McCartney describes parts of the song as being quite honest. One verse in the song refers to an incident that occurred during the Beatles' first full American tour in 1964 when they were stranded in Key West, Florida during a hurricane. Said McCartney, It was during that night, when we'd all stayed up way too late, and we got so pissed that we ended up crying—about, you know, how wonderful we were, and how much we loved each other, even though we'd never said anything. It was a good one: you never say anything like that. Especially if you're a Northern Man.

McCartney recorded "Here Today" sometime after June 1981 at his High Park home studio in Campbeltown, Scotland. The Beatles' former producer George Martin produced the song and provided its orchestral accompaniment, performed by a string quartet at AIR Studios in London on 30 November 1981. Mixing was done at Odyssey Studios in London on 9 December 1981.

== Live performances ==
McCartney often performs the song live, and it is featured on the live albums Back in the World, Back in the U.S., Amoeba Gig and Good Evening New York City.

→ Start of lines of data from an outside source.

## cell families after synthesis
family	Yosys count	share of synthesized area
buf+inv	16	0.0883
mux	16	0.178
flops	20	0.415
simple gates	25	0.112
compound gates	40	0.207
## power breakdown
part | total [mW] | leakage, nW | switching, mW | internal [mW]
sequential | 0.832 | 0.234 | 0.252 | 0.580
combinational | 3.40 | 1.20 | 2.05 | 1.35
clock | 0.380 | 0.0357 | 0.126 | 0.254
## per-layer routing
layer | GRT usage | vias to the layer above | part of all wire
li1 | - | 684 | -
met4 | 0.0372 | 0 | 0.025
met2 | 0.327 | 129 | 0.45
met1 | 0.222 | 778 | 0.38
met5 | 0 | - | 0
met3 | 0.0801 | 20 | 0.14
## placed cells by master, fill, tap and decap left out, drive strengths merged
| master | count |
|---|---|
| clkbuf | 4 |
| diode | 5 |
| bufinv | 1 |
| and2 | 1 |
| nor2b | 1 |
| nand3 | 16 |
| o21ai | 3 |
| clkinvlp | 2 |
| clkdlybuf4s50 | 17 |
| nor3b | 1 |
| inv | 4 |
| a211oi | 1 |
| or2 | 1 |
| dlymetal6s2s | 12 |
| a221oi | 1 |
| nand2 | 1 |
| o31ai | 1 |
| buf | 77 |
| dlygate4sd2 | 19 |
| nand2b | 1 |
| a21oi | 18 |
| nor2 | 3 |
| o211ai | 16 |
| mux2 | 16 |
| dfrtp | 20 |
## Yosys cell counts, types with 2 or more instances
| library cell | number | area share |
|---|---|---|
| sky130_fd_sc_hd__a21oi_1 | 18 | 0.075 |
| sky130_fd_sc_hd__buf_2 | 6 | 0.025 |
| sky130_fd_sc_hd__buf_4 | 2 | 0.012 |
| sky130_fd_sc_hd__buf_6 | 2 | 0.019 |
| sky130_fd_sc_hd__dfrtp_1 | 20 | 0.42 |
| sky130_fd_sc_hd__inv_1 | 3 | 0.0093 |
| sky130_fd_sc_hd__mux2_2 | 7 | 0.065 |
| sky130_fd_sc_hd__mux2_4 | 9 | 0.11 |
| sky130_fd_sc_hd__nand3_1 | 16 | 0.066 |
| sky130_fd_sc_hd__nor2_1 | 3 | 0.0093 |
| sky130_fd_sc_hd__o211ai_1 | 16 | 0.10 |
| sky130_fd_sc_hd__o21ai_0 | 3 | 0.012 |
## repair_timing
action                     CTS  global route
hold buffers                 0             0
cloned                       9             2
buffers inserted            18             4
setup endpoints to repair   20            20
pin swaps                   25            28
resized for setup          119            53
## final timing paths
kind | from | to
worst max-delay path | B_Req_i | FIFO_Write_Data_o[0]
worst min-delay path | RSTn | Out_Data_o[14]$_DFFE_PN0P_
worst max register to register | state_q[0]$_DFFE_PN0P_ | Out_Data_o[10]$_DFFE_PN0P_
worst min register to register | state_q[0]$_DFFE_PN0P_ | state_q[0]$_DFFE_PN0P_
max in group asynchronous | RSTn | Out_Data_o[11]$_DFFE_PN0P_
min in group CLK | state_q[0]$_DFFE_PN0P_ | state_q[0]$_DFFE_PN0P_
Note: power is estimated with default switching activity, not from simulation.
## config.mk

```make
export PLATFORM = sky130hd
export DESIGN_NAME = stepclock_flat
export DESIGN_NICKNAME = d
export VERILOG_FILES = /design/src/rtl/stepclock_pkg.sv /design/src/rtl/stepclock_if.sv /design/src/rtl/stepclock_phase_timer.sv /design/src/rtl/stepclock.sv /design/src/flat_wrapper.sv
export SDC_FILE = /design/constraint.sdc
export NUM_CORES = 1
export LEC_CHECK = 0
export BUFFER_PORTS_ARGS = -buffer_cell sky130_fd_sc_hd__buf_2
export CORE_AREA = 10 10 81 83
export DETAILED_ROUTE_END_ITERATION = 12
export DIE_AREA = 0 0 91 93
export GPL_TIMING_DRIVEN = 1
export PLACE_DENSITY_LB_ADDON = 0.08
export REMOVE_ABC_BUFFERS = 1
export SLEW_MARGIN = 20
export SYNTH_ARGS = -nofsm -noshare
export SYNTH_HDL_FRONTEND = slang
export SYNTH_SLANG_ARGS = --single-unit
```

## constraint.sdc

```tcl
create_clock -name clk -period 1.4 [get_ports clk]
set_input_delay 0.14 -clock clk [delete_from_list [all_inputs] [get_ports clk]]
set_output_delay 0.14 -clock clk [all_outputs]
set_load 0.005 [all_outputs]
```

## src/rtl/stepclock_pkg.sv

```systemverilog
// stepclock_pkg
//   Shared definitions for the step-clock generator: the FSM state
//   encoding and the sizing helper for the per-phase down-counter.
//   No ports; imported by the top level.
package stepclock_pkg;

  // 2'b11 is deliberately left unnamed; the FSM falls back to IDLE from it.
  typedef enum logic [1:0] {
    ST_IDLE = 2'b00,
    ST_HIGH = 2'b01,
    ST_LOW  = 2'b10
  } state_t;

  // Bits needed to hold max(high, low) - 1, never less than one bit so the
  // timer stays a legal vector when both phases are a single cycle.
  function automatic int phaseWidth(input int highCycles, input int lowCycles);
    int m;
    m = (highCycles > lowCycles) ? highCycles : lowCycles;
    if (m <= 2) return 1;
    return $clog2(m);
  endfunction

endpackage

```

## src/rtl/stepclock_if.sv

```systemverilog
// stepclock_if
//   Bundles the front-panel controls and the generated-clock outputs.
//   master: drives run/step/halt, observes clk_out/rise/fall/busy/count.
//   slave : the generator side (inputs run/step/halt, drives the rest).
//   Parameter CNT_W sets the width of the completed-period counter.
interface stepclock_if #(
  parameter int CNT_W = 16
);
  logic             run;
  logic             step;
  logic             halt;
  logic             clk_out;
  logic             rise;
  logic             fall;
  logic             busy;
  logic [CNT_W-1:0] count;

  modport master (
    output run, step, halt,
    input  clk_out, rise, fall, busy, count
  );

  modport slave (
    input  run, step, halt,
    output clk_out, rise, fall, busy, count
  );
endinterface

```

## src/rtl/stepclock_phase_timer.sv

```systemverilog
// phase_timer
//   Loadable down-counter that times one HIGH or LOW phase.
//   Ports: clk, rst (sync, active-high), i_load/i_value load the counter,
//          o_done is high while the counter reads zero.
//   Loading value N-1 makes o_done rise on the N-th cycle of the phase.
module phase_timer #(
  parameter int WIDTH = 1
) (
  input  logic             clk,
  input  logic             rst,
  input  logic             i_load,
  input  logic [WIDTH-1:0] i_value,
  output logic             o_done
);

  logic [WIDTH-1:0] r_count;

  // Counts down and parks at zero; a load always wins.
  always_ff @(posedge clk) begin
    if (rst) begin
      r_count <= '0;
    end else if (i_load) begin
      r_count <= i_value;
    end else if (r_count != '0) begin
      r_count <= r_count - WIDTH'(1);
    end
  end

  assign o_done = (r_count == '0);

endmodule

```

## src/rtl/stepclock.sv

```systemverilog
// stepclock
//   Step-clock generator for the CPU clock network: free-run, single-step
//   and clean halt, with clk_out changing only at phase boundaries.
//   Ports: clk, rst (sync, active-high), bus (stepclock_if.slave):
//     run/step/halt in; clk_out, rise, fall, busy, count out.
//   Parameters: HIGH_CYCLES, LOW_CYCLES (>= 1), CNT_W (counter width).
module stepclock
  import stepclock_pkg::*;
#(
  parameter int HIGH_CYCLES = 2,
  parameter int LOW_CYCLES  = 2,
  parameter int CNT_W       = 16
) (
  input  logic         clk,
  input  logic         rst,
  stepclock_if.slave   bus
);

  localparam int PHASE_W = phaseWidth(HIGH_CYCLES, LOW_CYCLES);
  localparam logic [PHASE_W-1:0] HIGH_LOAD = PHASE_W'(HIGH_CYCLES - 1);
  localparam logic [PHASE_W-1:0] LOW_LOAD  = PHASE_W'(LOW_CYCLES - 1);

  state_t             r_state;
  state_t             w_stateNext;
  logic               r_pend;
  logic               w_pendNext;
  logic               w_load;
  logic [PHASE_W-1:0] w_loadVal;
  logic               w_phaseDone;
  logic               w_periodEnd;
  logic               r_clkOut;
  logic               r_rise;
  logic               r_fall;
  logic               r_busy;
  logic [CNT_W-1:0]   r_count;

  phase_timer #(.WIDTH(PHASE_W)) u_timer (
    .clk     (clk),
    .rst     (rst),
    .i_load  (w_load),
    .i_value (w_loadVal),
    .o_done  (w_phaseDone)
  );

  // Next-state, step latch and timer load. The timer is reloaded on every
  // phase entry, including the LOW->HIGH hop of back-to-back periods.
  // halt is only looked at in IDLE and at the end of LOW, so a period in
  // flight always runs to completion.
  always_comb begin
    w_stateNext = r_state;
    w_pendNext  = r_pend;
    w_load      = 1'b0;
    w_loadVal   = HIGH_LOAD;
    w_periodEnd = 1'b0;
    case (r_state)
      ST_IDLE: begin
        // A direct step start never touches pend; step with halt is lost.
        if (!bus.halt && (bus.run || bus.step || r_pend)) begin
          w_stateNext = ST_HIGH;
          w_load      = 1'b1;
          w_loadVal   = HIGH_LOAD;
          w_pendNext  = 1'b0;
        end
      end
      ST_HIGH: begin
        if (bus.step) w_pendNext = 1'b1;
        if (w_phaseDone) begin
          w_stateNext = ST_LOW;
          w_load      = 1'b1;
          w_loadVal   = LOW_LOAD;
        end
      end
      ST_LOW: begin
        if (bus.step) w_pendNext = 1'b1;
        if (w_phaseDone) begin
          w_periodEnd = 1'b1;
          if (bus.halt) begin
            w_stateNext = ST_IDLE;
            w_pendNext  = 1'b0;
          end else if (r_pend) begin
            // The latched step is consumed by the period it launches.
            w_stateNext = ST_HIGH;
            w_load      = 1'b1;
            w_loadVal   = HIGH_LOAD;
            w_pendNext  = 1'b0;
          end else if (bus.run) begin
            w_stateNext = ST_HIGH;
            w_load      = 1'b1;
            w_loadVal   = HIGH_LOAD;
          end else begin
            w_stateNext = ST_IDLE;
          end
        end
      end
      default: begin
        w_stateNext = ST_IDLE;
        w_pendNext  = 1'b0;
      end
    endcase
  end

  // Outputs are registered from the next state so clk_out, the strobes and
  // busy all line up with the state they describe, with no input-to-output
  // combinational path.
  always_ff @(posedge clk) begin
    if (rst) begin
      r_state  <= ST_IDLE;
      r_pend   <= 1'b0;
      r_clkOut <= 1'b0;
      r_rise   <= 1'b0;
      r_fall   <= 1'b0;
      r_busy   <= 1'b0;
      r_count  <= '0;
    end else begin
      r_state  <= w_stateNext;
      r_pend   <= w_pendNext;
      r_clkOut <= (w_stateNext == ST_HIGH);
      r_rise   <= (w_stateNext == ST_HIGH) && (r_state != ST_HIGH);
      r_fall   <= (w_stateNext == ST_LOW) && (r_state == ST_HIGH);
      r_busy   <= (w_stateNext != ST_IDLE);
      if (w_periodEnd) r_count <= r_count + CNT_W'(1);
    end
  end

  assign bus.clk_out = r_clkOut;
  assign bus.rise    = r_rise;
  assign bus.fall    = r_fall;
  assign bus.busy    = r_busy;
  assign bus.count   = r_count;

endmodule

```

## src/flat_wrapper.sv

```systemverilog
// flat-port wrapper written by rule: the top's interface ports become plain ports
module stepclock_flat import stepclock_pkg::*;
#(
  parameter int HIGH_CYCLES = 2,
  parameter int LOW_CYCLES  = 2,
  parameter int CNT_W       = 16
)
  (clk, rst, bus_run, bus_step, bus_halt, bus_clk_out, bus_rise, bus_fall, bus_busy, bus_count);
  stepclock_if #(.CNT_W(CNT_W)) bus_i ();
  input  logic clk;
  input  logic rst;
  input wire logic [$bits(bus_i.run)-1:0] bus_run;
  input wire logic [$bits(bus_i.step)-1:0] bus_step;
  input wire logic [$bits(bus_i.halt)-1:0] bus_halt;
  output wire logic [$bits(bus_i.clk_out)-1:0] bus_clk_out;
  output wire logic [$bits(bus_i.rise)-1:0] bus_rise;
  output wire logic [$bits(bus_i.fall)-1:0] bus_fall;
  output wire logic [$bits(bus_i.busy)-1:0] bus_busy;
  output wire logic [$bits(bus_i.count)-1:0] bus_count;
  assign bus_i.run = bus_run;
  assign bus_i.step = bus_step;
  assign bus_i.halt = bus_halt;
  assign bus_clk_out = bus_i.clk_out;
  assign bus_rise = bus_i.rise;
  assign bus_fall = bus_i.fall;
  assign bus_busy = bus_i.busy;
  assign bus_count = bus_i.count;
  stepclock #(.HIGH_CYCLES(HIGH_CYCLES), .LOW_CYCLES(LOW_CYCLES), .CNT_W(CNT_W)) u_core (.clk(clk), .rst(rst), .bus(bus_i));
endmodule
```

Yosys cells after proc, flatten, opt, wreduce, memory -nomap -nowiden
Cells that the tools add are included.
Storage, ports and cells
  register bits after elaboration: 24
  input port bits: 5
  output and inout port bits: 20
  logic and storage cells: 47
Operators by class
  add/sub/neg operators: 2
  eq/ne operators: 6
  muxes and demuxes: 23
  reductions and logical operators: 8
Operators with widths (number)
  $add A16 B1 Y16 const B: 1
  $mux W1: 15
  $mux W2: 5
  $pmux W1 S3: 2
  $pmux W2 S3: 1
  $eq A2 B1 Y1 const B: 2
  $eq A2 B2 Y1 const B: 2
  $ne A2 B1 Y1 const B: 2
  $logic_and A1 B1 Y1: 3
  $logic_not A2 Y1: 1
  $logic_or A1 B1 Y1: 2
  $reduce_bool A2 Y1: 1
  $logic_not A1 Y1: 1
  $sub A1 B1 Y1 const B: 1

Longest topological paths before layout
Gate-level depths: netlist of the first run.
  depth after elaboration: 7
  mapped depth: 6
  gate-level depth less buffers: 6

By module
A second synthesis of the first run with hierarchy kept.
Unflattened totals
  cells, all modules: 132
  area total of the unflattened synthesis: 1141.1 um^2
By module, submodules not included
  stepclock: times used 1, cells an instance 129, area an instance 1108.6 um^2, seq. area each 460.4 um^2
  phase_timer: times used 1, cells an instance 3, area an instance 32.5 um^2, seq. area each 20.0 um^2

Worst setup path after synthesis of the first run
No wires, ideal clock.
  kind: register -> register
  start point: reg u_core.r_state[0]
  end point: reg u_core.r_count[15] (netlist: u_core.bus.count[15])
  library setup time: 0.121 ns
  arrival: 1.389 ns
  path slack: -0.110 ns
  cell stages (with the launch flop): 7
  buffers on the path: 0
  period minus slack after synthesis: 1.510 ns
  cell sequence: dfxtp_1 > inv_1 > ha_1 > nand4b_1 > nor2_2 > nand3_2 > mux2_4
Between the ends
  word-level cells in the longest chain between the ends: 2
Ends and longest elaborated chain
  start, declared: RTL line stepclock.sv:23  | state_t r_state;
  start signal, assigned: RTL line stepclock.sv:115  | r_state <= w_stateNext;
  $eq A2 B2 Y1: RTL line stepclock.sv:55  | case (r_state)
  $mux W1: RTL line stepclock.sv:55
  end signal, assigned: RTL line stepclock.sv:121  | if (w_periodEnd) r_count <= r_count + CNT_W'(1);
  end, declared: RTL line stepclock.sv:35  | logic [CNT_W-1:0] r_count;
Every way passes these cells.
A chain may end at the register's enable or synchronous reset.

Final worst setup path of the first run
  start point: reg u_core.r_state[0]
  end point: reg u_core.r_state[1]
Between the ends
  word-level cells in the longest chain between the ends: 2
  elaborated cells on any way between the ends: 4
Ends and longest elaborated chain (RTL line)
  $eq A2 B2 Y1, or another cell as far along: stepclock.sv:55
  $pmux W2 S3 *: stepclock.sv:55
Every way passes the cells marked *; elsewhere a longest branch is shown, timed or not.

==> results of run 1 <==
-- cell usage in the layout, fill, tap and decap left out, types with 3 or more instances in the layout --
cell type,count
dfxtp_1,22
nor2_1,20
xor2_1,3
xnor2_1,8
buf_2,24
nand4_1,3
buf_4,23
nor3_2,3
buf_6,3
nand2_1,3
nor3_4,3
inv_1,4
a21oi_1,5
clkbuf_8,3
-- what timing repair did --
action | in CTS | in global routing
pin swaps | 5 | 16
hold endpoints to repair | 0 | 0
hold buffers | 0 | 0
setup endpoints to repair | 20 | 20
gates resized for setup | 14 | 19
buffers inserted | 2 | 2
-- per-stage QoR --
| stage | utilization, % | cells | power (mW) | TNS [ps] |
|---|---|---|---|---|
| CTS | 33.2 | 246 | 1.42 | -272 |
| floorplan | - | 125 | 0.873 | -395 |
| finish | 35.4 | 248 | 1.42 | -128 |
| detailed placement | 31.1 | 241 | 0.983 | -2060 |
| global route | 35.4 | 248 | 1.51 | -847 |
| global placement | 31.1 | 241 | 0.981 | -1910 |
-- worst max-delay path by stage --
stage	startpoint	end	slack, ps	depth (start not counted)
after floorplan	u_core.r_state[0]	u_core.bus.count[15]	-110	6
after global placement	u_core.r_state[0]	u_core.bus.count[15]	-230	6
after detailed placement	u_core.r_state[0]	u_core.bus.count[15]	-220	6
after CTS	u_core.r_state[1]	u_core.bus.clk_out	-80	6
after global routing	u_core.r_state[0]	u_core.bus.clk_out	-150	6
final	u_core.r_state[0]	u_core.r_state[1]	-60	7
-- flip-flops by register name, summed over array words and instances, names as in the netlist --
register                count
u_core.u_timer.r_count      1
u_core.bus.clk_out          1
u_core.bus.count           16
u_core.bus.rise             1
u_core.r_state              2
u_core.r_pend               1
u_core.bus.fall             1
u_core.bus.busy             1
-- power by group through the flow --
stage / registers, mW / clock network (mW) / logic, mW
final: 0.730 / 0.419 / 0.275
after global routing: 0.735 / 0.470 / 0.308
after CTS: 0.729 / 0.437 / 0.259
after detailed placement: 0.741 / 0 / 0.242
after global placement: 0.740 / 0 / 0.241
after floorplan: 0.747 / 0 / 0.126
-- synth_stat cells --
master and count:
nand4_1 3, nand2_1 3, nor3_4 1, inv_1 6, mux2_4 1, nand3_2 2
a211oi_1 1, nor2_2 1, nor3_2 1, xnor2_1 8, o31a_4 1, a31o_2 1
a22o_1 1, nand4_4 1, o21ba_2 1, clkbuf_1 2, xor2_1 3, or3_1 1
nor4_2 3, a21oi_1 6, nor2b_1 2, or2_1 1, a21oi_2 1, o21a_1 2
and3_1 1, o21ai_1 1, nor3_1 6, nand2b_1 2, or2_2 1, nor4b_1 1
mux2i_1 1, and2b_2 1, a31o_1 2, nor2_1 21, nand4b_1 1, ha_1 5
nand3_1 2, buf_2 1, nand3b_1 1, dfxtp_1 24, o21ai_0 3, nor3b_2 1
-- final cells by class --
| class | count | share of cell area, % |
|---|---|---|
| Tap cell | 70 | 4.94 |
| Multi-Input combinational cell | 95 | 45.4 |
| Sequential cell | 24 | 27.4 |
| Timing Repair Buffer | 50 | 18.4 |
| Clock buffer | 3 | 2.33 |
| Inverter | 6 | 1.55 |
-- cell families after synthesis --
| kind of cell | Yosys count | synth area share, % |
|---|---|---|
| simple gates | 57 | 29.7 |
| flops | 24 | 40.0 |
| compound gates | 20 | 12.0 |
| xor+xnor | 11 | 8.03 |
| buf+inv | 9 | 2.92 |
| fa+ha+maj | 5 | 5.21 |
| mux | 2 | 2.09 |
-- per-layer routing --
layer  track usage (%)  vias up  wire, microns
met1              9.34      505           1450
met4              2.74        0             23
met2              12.0       14           1440
met3              2.32        2            156
met5                 0        -              0
li1                  -      544              -
-- worst min-delay path, stage by stage --
cell and delay (ps):
buf_2 100, or2_4 160, nor2_1 50
==> impl_results.md, run 1 <==
- Fin worst setup slack: -64.3 ps
- Hold/Removal Path Class: in2reg
- Clock Power Share: 29.4%
- DR vias: 1065
- Final antenna-violating net count: 0
- Switch share: 26.5%
- Synthesis Warnings: 0
- Critical path arrival: 1630 ps
- Failing checks: setup timing
- GR Overflow Total: 0
- #FFs+latches synth: 24
- Die Width: 91 microns
- GPL Wtd Cong: 0.777
- TritonCTS buffer count: 3
- Worst slack, placed: -223 ps
- Die area: 8460 sq um
- Die Height: 93 microns
- Core area: 5010 sq um
- Multi-input logic area: 806 sq um
- Slowest-stage cell, CP: dfxtp_2
- Power per Cell Area: 803 nW/um^2
- Post-DP Area: 1560 sq um
- Status: finished, violations left
- CTS root buf: clkbuf_8
- Largest net degree at the start of global routing: 21
- Pint: 1.05 mW
- Yosys top cell area share: 40.0%
- Worst relative slew slack: 78.2%
- Combinational cell fraction of total power: 19.3%
- Final net count: 190
- Vias in the first global route: 1148
- Row count: 26
- Fin. Hold Viols: 0
- Share of cells above drive strength 1: 48.3%
- Area growth, synth to finish: 47.9%
- FMAX: 0.683 GHz
- Critical Path Source Type: flop
- CP Capture Type: flop
- Initial antenna violation count: 0
- Crit Path Class: reg2reg
- Final setup vio count: 5
- CP max FO: 6
- Cells after synthesis: 128
- Final HPWL DP: 2360 microns
- Worst-margin pin slew: 325 ps
- Lkg Pwr: 0.787 nW
- Seq pwr share: 51.3%
- VDD IR max: 368 uV
- R2R depth: 7
- Hold Path Cell Cnt: 3
- Via/cell ratio: 4.29
- Yosys cell types: 42
- Slew Viols, Final: 0
- Critical R2R Launch: u_core.r_state[0]
- RR Endpoint: u_core.r_state[1]
- Starting density of the core: 24.0%
- Final Cycle Share: 105%
- Routed wire length: 3070 microns
- Detailed-route DRC error count: 0
- Clock transition at path regs: 90 ps
- Number of port buffers: 24
- TritonCTS Sinks: 24
- Largest cells by area after synthesis: dfxtp_1 (40%), nor2_1 (6.6%), xnor2_1 (5.8%), ha_1 (5.2%), nor4_2 (3.1%)
- First-pass GRT wire length: 5370 microns
- Largest stage delay on the critical path: 360 ps
- RSZ-0062 raised after global routing: true
- Switch Pwr: 0.377 mW
- WHS: 209 ps
- Maximum root-to-sink buffer count: 2
- Synthesized cell area: 1200 sq um
- TritonCTS clock tree: yes
- Final min period: 1460 ps
- Post-synth top area cell: dfxtp_1
- Register area: 485 sq um
- Total of max-cap violations: 0
- Worst Hold End: u_core.r_state[1]
- I/O pin cnt: 25
- Final instance area: 1770 sq um
- CP delay by family, top: flip-flops
- Fillers: 555
- Sequential area share after synthesis: 40.0%
- Crit-path cells: inv_4 > ha_4 > a22o_1 > or3_1 > o21ai_2 > buf_4 > nor2_1
- GRT Overall Usage: 7.52%
- Critical Path RT: 1570 ps
- Flop2flop setup slack: -60 ps
- DR iter-0 viols: 17
- Post-Syn Area per Cell: 9.37 sq um
- Worst Skew: 1.15 ps
- Wire length per cell: 12.4 microns
- CP Buf/Inv Count: 2
- DR pass1 iterations: 4
- Clock latency on the worst-skew pair: 260 ps
- Hold Crit Start: rst
- H-tree Lvls: 1
- N_diodes: 0
Power figures use the tool's default switching activity.
==> inputs of run 2 (changes only) <==
- clock period: 1.4 -> 1.5 ns (I/O delays scaled with it)
==> run 2 against run 1 <==
Effect of this change:
- the flow now finishes without violations
- die area did not move
- via count fell by 0.56%
- flip-flop and latch count did not move
- register-to-register slack improved by 70 ps
- power fell by 8.2%
- combinational power fell by 12%
- critical path type unchanged
==> impl_results.md, run 2 (synthesis gave the netlist of run 1 again) <==
- Status: finished clean
- Final HPWL DP: 2450 microns
- First-pass GRT wire length: 5220 microns
- Max reg flops: 16
- GPL Wtd Cong: 0.757
- Fin. Hold Viols: 0
- Final setup vio count: 0
- GR Overflow Total: 0
- Hold Crit Start: bus_step
- Hold/Removal Path Class: in2reg
- TritonCTS buffer count: 3
- Commonest non-fill, non-tap cells in the layout: buf_2 (24), buf_4 (24), dfxtp_1 (22)
- Routed wire length: 3140 microns
- RSZ-0062 raised after global routing: true
- Lkg Pwr: 0.742 nW
- Row count: 26
- Worst-margin pin slew: 317 ps
- Detailed-route DRC error count: 0
- Final net count: 188
- GRT Overall Usage: 7.39%
- Worst relative slew slack: 78.9%
- Maximum root-to-sink buffer count: 2
- FMAX: 0.667 GHz
- Worst Hold End: u_core.r_pend
- CTS root buf: clkbuf_8
- Die Width: 91 microns
- Area growth, synth to finish: 41.6%
- Final antenna-violating net count: 0
- Worst slack, placed: -114 ps
- Fillers: 566
- Starting density of the core: 24.0%
- H-tree Lvls: 1
- CP Capture Type: flop
- RR Endpoint: u_core.bus.clk_out
- TritonCTS clock tree: yes
- Final Cycle Share: 99.9%
- Total of max-cap violations: 0
- I/O pin cnt: 25
- Critical path arrival: 1690 ps
- Final min period: 1500 ps
- Die Height: 93 microns
- Core area: 5010 sq um
- Fin worst setup slack: 1.73 ps
- Worst Skew: 6.04 ps
- Slew Viols, Final: 0
- R2R depth: 6
- CP max FO: 6
- Crit Path Class: reg2reg
- Clock transition at path regs: 90 ps
- Clock latency on the worst-skew pair: 260 ps
- Power per Cell Area: 769 nW/um^2
- TritonCTS Sinks: 24
- Via/cell ratio: 4.30
- Setup TNS: 0 ps
- Critical Path RT: 1690 ps
- DR pass1 iterations: 4
- Critical R2R Launch: u_core.r_state[0]
- Critical Path Source Type: flop
- Share of cells above drive strength 1: 45.5%
- Initial antenna violation count: 0
- Vias in the first global route: 1057
- Number of port buffers: 24
- Hold Path Cell Cnt: 3
- Largest net degree at the start of global routing: 17
- VDD IR max: 348 uV
- N_diodes: 0
- Die area: 8460 sq um
- Wire length per cell: 12.8 microns
- DR vias: 1059
- Hold-fix buffers, CTS: 0
- DR iter-0 viols: 21
- Flop2flop setup slack: 2 ps
run 2: cell count changes in the layout (fill, tap and decap cells not counted), sizes merged:
| cell | delta |
|---|---|
| buf | -2 |
run 2: what timing repair did:
| action | in CTS | in global routing |
|---|---|---|
| setup endpoints to repair | 13 | 12 |
| pin swaps | 4 | 7 |
| setup buffers | 1 | 1 |
| endpoints found under the hold margin | 0 | 0 |
| gates resized for setup | 13 | 7 |
run 2: worst max path at each step:
stage	slack [ps]	endpoint	from	cells after the start
final	2	u_core.bus.clk_out	u_core.r_state[0]	6
after global routing	-60	u_core.bus.clk_out	u_core.r_state[0]	6
after CTS	-7	u_core.bus.clk_out	u_core.r_state[0]	6
after detailed placement	-110	u_core.bus.count[15]	u_core.r_state[0]	6
after global placement	-40	u_core.bus.clk_out	u_core.r_state[1]	6
after floorplan	-10	u_core.bus.count[15]	u_core.r_state[0]	6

While performing the song, McCartney is prone to becoming choked up over the emotional content of the song. He told The Guardian, At least once a tour, that song just gets me. I'm singing it, and I think I'm OK, and I suddenly realise it's very emotional, and John was a great mate and a very important man in my life, and I miss him, y'know?

==Personnel==
- Paul McCartney – lead vocals, acoustic guitar
- Jack Rothstein – violin
- Bernard Partridge – violin
- Ian Jewel – viola
- Keith Harvey – cello

== Chart performance ==

| Chart (1982) | Peak position |
|---|---|
| US Mainstream Rock (Billboard) | 46 |

==See also==
- "All Those Years Ago", George Harrison's 1981 tribute song to Lennon (with McCartney on backing vocals)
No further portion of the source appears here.